MySQL-MHA是日本MySQL专家用Perl写的一套MySQL故障切换方案,它有Node、Manager两种角色。Node需要安装在所有MySQL服务器不管主还是从,Manager运行在独立服务器。
环境:centos6.5
硬件:四台虚拟机,如下
manager:192.168.1.10
db1 (主) :192.168.1.11
db2 (备) :192.168.1.12
db3 (从) :192.168.1.13
其中Manager是管理节点,db1是主库,db2是Master备节点,db3是从库。
(2) 配置复制用户
db1主库、db2备库(db2也要授权,因为这个是备用master):
mysql> grant replication slave on *.* to 'repl'@'%' identified by '123456';
mysql> flush privileges;
查看db1主库状态,并记录下pos,在从库配置中会用到
mysql> show master status\G;
5、验证mysql复制是否成功
shell> masterha_check_repl --conf=/usr/local/mha/mha.conf
Wed Aug 26 17:40:19 2015 - [info] Checking replication health on 192.168.1.12..

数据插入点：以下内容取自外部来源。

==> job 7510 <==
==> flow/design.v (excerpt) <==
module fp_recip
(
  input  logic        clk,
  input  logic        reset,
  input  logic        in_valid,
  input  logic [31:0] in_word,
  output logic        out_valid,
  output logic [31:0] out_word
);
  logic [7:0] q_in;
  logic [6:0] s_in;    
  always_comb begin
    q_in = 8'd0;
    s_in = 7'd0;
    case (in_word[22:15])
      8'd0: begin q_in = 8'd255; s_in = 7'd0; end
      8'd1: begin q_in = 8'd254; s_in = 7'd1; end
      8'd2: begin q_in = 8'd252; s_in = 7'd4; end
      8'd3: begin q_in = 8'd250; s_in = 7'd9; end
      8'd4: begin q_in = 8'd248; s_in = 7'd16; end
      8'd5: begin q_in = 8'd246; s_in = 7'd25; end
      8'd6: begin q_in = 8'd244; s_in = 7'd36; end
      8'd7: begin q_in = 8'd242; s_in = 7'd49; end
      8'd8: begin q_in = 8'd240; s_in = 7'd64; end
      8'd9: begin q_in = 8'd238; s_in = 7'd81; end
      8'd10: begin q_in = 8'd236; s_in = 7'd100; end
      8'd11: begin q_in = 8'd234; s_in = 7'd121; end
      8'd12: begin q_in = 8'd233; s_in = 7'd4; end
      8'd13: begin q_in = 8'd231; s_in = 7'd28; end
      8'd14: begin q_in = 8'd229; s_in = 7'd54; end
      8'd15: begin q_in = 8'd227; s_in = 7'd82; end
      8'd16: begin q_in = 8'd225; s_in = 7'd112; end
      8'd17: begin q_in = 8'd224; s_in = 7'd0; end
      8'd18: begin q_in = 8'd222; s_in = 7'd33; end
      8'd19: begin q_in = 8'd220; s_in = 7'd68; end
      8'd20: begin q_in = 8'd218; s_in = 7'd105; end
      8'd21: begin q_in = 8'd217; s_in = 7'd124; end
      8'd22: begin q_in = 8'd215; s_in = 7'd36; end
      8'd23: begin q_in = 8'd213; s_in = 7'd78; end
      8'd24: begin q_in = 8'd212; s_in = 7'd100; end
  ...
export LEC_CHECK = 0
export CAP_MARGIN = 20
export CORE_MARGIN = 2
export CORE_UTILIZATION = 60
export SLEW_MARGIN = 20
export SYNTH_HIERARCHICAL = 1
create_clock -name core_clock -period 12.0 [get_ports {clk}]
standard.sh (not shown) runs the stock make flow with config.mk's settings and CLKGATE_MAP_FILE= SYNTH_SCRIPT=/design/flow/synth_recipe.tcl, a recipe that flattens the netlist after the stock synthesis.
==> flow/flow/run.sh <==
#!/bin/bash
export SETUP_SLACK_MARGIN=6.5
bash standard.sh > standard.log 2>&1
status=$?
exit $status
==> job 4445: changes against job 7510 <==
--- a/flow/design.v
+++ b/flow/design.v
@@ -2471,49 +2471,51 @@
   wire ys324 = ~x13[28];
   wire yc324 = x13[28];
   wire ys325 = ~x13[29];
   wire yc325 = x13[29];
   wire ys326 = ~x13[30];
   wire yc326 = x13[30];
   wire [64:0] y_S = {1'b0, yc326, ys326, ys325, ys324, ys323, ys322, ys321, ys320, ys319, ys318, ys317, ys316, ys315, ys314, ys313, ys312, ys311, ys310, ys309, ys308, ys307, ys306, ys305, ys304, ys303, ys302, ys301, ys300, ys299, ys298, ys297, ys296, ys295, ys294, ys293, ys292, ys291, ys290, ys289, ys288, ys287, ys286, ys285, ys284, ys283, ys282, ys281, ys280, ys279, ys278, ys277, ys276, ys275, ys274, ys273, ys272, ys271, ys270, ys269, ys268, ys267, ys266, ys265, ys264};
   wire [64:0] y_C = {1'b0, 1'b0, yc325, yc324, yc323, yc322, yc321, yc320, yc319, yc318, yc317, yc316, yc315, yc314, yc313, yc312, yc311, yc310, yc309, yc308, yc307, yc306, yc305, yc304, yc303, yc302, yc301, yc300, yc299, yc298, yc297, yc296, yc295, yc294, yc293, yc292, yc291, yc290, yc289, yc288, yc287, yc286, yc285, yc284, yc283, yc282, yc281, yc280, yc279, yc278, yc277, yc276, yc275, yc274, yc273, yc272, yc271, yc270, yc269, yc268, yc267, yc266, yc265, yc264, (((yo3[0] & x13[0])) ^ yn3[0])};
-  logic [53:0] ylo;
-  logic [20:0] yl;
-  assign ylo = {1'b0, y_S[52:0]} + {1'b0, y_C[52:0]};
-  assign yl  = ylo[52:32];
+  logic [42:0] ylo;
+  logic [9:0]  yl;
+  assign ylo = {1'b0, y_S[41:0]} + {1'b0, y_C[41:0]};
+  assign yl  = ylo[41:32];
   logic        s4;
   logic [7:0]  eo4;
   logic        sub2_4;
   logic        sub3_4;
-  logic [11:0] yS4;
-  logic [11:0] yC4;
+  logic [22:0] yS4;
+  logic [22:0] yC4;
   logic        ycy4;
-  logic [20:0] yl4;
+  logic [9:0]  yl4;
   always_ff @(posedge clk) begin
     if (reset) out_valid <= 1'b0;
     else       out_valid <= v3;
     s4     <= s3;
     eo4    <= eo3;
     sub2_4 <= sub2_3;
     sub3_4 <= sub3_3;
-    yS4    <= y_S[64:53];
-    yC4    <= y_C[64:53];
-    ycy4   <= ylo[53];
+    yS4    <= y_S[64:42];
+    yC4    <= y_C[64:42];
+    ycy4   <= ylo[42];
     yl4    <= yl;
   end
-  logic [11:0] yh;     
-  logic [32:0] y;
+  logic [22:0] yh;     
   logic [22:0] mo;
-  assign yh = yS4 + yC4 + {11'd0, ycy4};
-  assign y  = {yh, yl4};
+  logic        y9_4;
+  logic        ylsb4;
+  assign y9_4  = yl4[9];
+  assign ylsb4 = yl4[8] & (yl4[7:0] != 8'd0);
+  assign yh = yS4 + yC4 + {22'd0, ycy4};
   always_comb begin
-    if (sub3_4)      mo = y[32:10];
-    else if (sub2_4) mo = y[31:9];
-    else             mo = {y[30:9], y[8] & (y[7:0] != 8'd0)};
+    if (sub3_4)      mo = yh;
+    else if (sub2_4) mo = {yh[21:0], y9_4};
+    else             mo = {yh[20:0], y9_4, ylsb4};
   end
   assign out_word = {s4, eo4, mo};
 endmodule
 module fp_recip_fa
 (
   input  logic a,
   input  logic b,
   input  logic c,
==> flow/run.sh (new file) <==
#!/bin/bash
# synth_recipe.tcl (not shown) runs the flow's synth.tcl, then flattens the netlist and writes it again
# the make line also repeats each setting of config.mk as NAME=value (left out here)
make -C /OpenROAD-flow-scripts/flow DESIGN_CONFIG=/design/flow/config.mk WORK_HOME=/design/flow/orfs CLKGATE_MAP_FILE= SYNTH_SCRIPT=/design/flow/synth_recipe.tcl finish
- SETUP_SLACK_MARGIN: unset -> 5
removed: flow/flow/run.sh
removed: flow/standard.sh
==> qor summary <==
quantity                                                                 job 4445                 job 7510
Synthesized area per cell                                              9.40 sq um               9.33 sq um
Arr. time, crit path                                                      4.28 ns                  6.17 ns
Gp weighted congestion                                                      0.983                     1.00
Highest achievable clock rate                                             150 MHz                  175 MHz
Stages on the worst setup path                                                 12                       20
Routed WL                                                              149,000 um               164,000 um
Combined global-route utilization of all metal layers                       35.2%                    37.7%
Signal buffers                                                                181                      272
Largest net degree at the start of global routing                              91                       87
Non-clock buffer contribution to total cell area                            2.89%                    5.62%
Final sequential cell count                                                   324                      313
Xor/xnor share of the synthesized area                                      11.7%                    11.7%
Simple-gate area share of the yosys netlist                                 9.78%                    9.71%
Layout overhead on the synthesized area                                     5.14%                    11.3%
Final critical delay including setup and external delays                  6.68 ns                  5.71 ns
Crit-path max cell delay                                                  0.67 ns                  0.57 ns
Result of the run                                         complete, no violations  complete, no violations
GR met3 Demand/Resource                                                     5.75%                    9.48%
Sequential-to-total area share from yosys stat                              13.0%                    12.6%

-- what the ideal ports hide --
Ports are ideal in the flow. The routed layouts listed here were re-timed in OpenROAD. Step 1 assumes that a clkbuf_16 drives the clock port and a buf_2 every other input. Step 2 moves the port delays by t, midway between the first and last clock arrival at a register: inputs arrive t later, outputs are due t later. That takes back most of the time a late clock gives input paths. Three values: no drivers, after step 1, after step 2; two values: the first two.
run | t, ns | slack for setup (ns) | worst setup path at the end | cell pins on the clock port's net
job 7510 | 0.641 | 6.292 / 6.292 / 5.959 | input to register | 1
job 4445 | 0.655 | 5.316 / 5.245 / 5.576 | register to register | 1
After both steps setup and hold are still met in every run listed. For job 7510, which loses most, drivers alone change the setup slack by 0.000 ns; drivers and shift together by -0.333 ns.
What follows belongs to an exercise in optimizing a design on an open flow for small area, a short achievable clock period and few clock cycles; a production flow would make more cautious choices.
The RTL was checked by simulation tests, not by an equivalence proof against the original design.

==> flow/design.v <==
package dpb_pkg;
  localparam int COORD_BITS_DEF     = 12;
  localparam int SUBSAMPLE_STEP_DEF = 2;
  localparam int QUEUE_DEPTH_DEF    = 4;
  localparam int ADDR_W = 5;
  localparam int DATA_W = 32;
  typedef enum logic [2:0] {
    REG_IMAGE_WIDTH     = 3'd0,
    REG_IMAGE_HEIGHT    = 3'd1,
    REG_INV_DEPTH_SCALE = 3'd2,
    REG_CENTER_X        = 3'd3,
    REG_CENTER_Y        = 3'd4,
    REG_INV_FOCAL_X     = 3'd5,
    REG_INV_FOCAL_Y     = 3'd6
  } reg_idx_t;
  typedef struct packed {
    logic [12:0] image_width;
    logic [12:0] image_height;
    logic [23:0] inv_depth_scale;
    logic [15:0] center_x;
    logic [15:0] center_y;
    logic [23:0] inv_focal_x;
    logic [23:0] inv_focal_y;
  } cfg_t;
  localparam cfg_t CFG_RESET = {
    13'd640,
    13'd480,
    24'd16777,
    16'd5208,
    16'd4056,
    24'd32389,
    24'd32326
  };
  typedef struct packed {
    logic [15:0] depth_value;
    logic [7:0]  blue;
    logic [7:0]  green;
    logic [7:0]  red;
  } pixel_t;
  typedef struct packed {
    logic signed [23:0] point_x;
    logic signed [23:0] point_y;
    logic [23:0]        point_z;
    logic [7:0]         out_blue;
    logic [7:0]         out_green;
    logic [7:0]         out_red;
  } point_t;
  function automatic int entry_width(int coord_bits);
    entry_width = 40 + 2 * coord_bits;
  endfunction
endpackage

Wed Aug 26 17:40:19 2015 - [info] ok.
Wed Aug 26 17:40:19 2015 - [info] Checking replication health on 192.168.1.13.
Wed Aug 26 17:40:19 2015 - [info] ok.
Wed Aug 26 17:40:19 2015 - [warning] master_ip_failover_script is not defined.
Wed Aug 26 17:40:19 2015 - [warning] shutdown_script is not defined.
Wed Aug 26 17:40:19 2015 - [info] Got exit code 0 (Not master dead).
MySQL Replication Health is OK.
※如果这里碰到问题,在所有node节点下查看路径是否正确
[root@localhost]# which apply_diff_relay_logs
然后在每个node节点执行下面的命令,做个软连接
[root@localhost]# ln -s /usr/local/mysql/bin/mysqlbinlog /usr/local/bin/mysqlbinlog
[root@localhost]# ln -s /usr/local/mysql/bin/mysql /usr/local/bin/mysql
6、启动mha管理节点
[root@localhost]# nohup masterha_manager --conf=/usr/local/mha/mha.conf > /tmp/mha_manager.log < /dev/null 2>&1
7、查看mha状态
[root@localhost]# masterha_check_status --conf=/usr/local/mha/mha.conf
[root@localhost]# app1 (pid:26683) is running(0:PING_OK), master:192.168.1.11
结果说明MHA运行正常,正在监控master是否正常工作
也可以在app1的配置文件对manager_log参数设置的路径中找到manager.log文件,查看状态
Mon Aug 31 10:39:21 2015 - [info] Slaves settings check done.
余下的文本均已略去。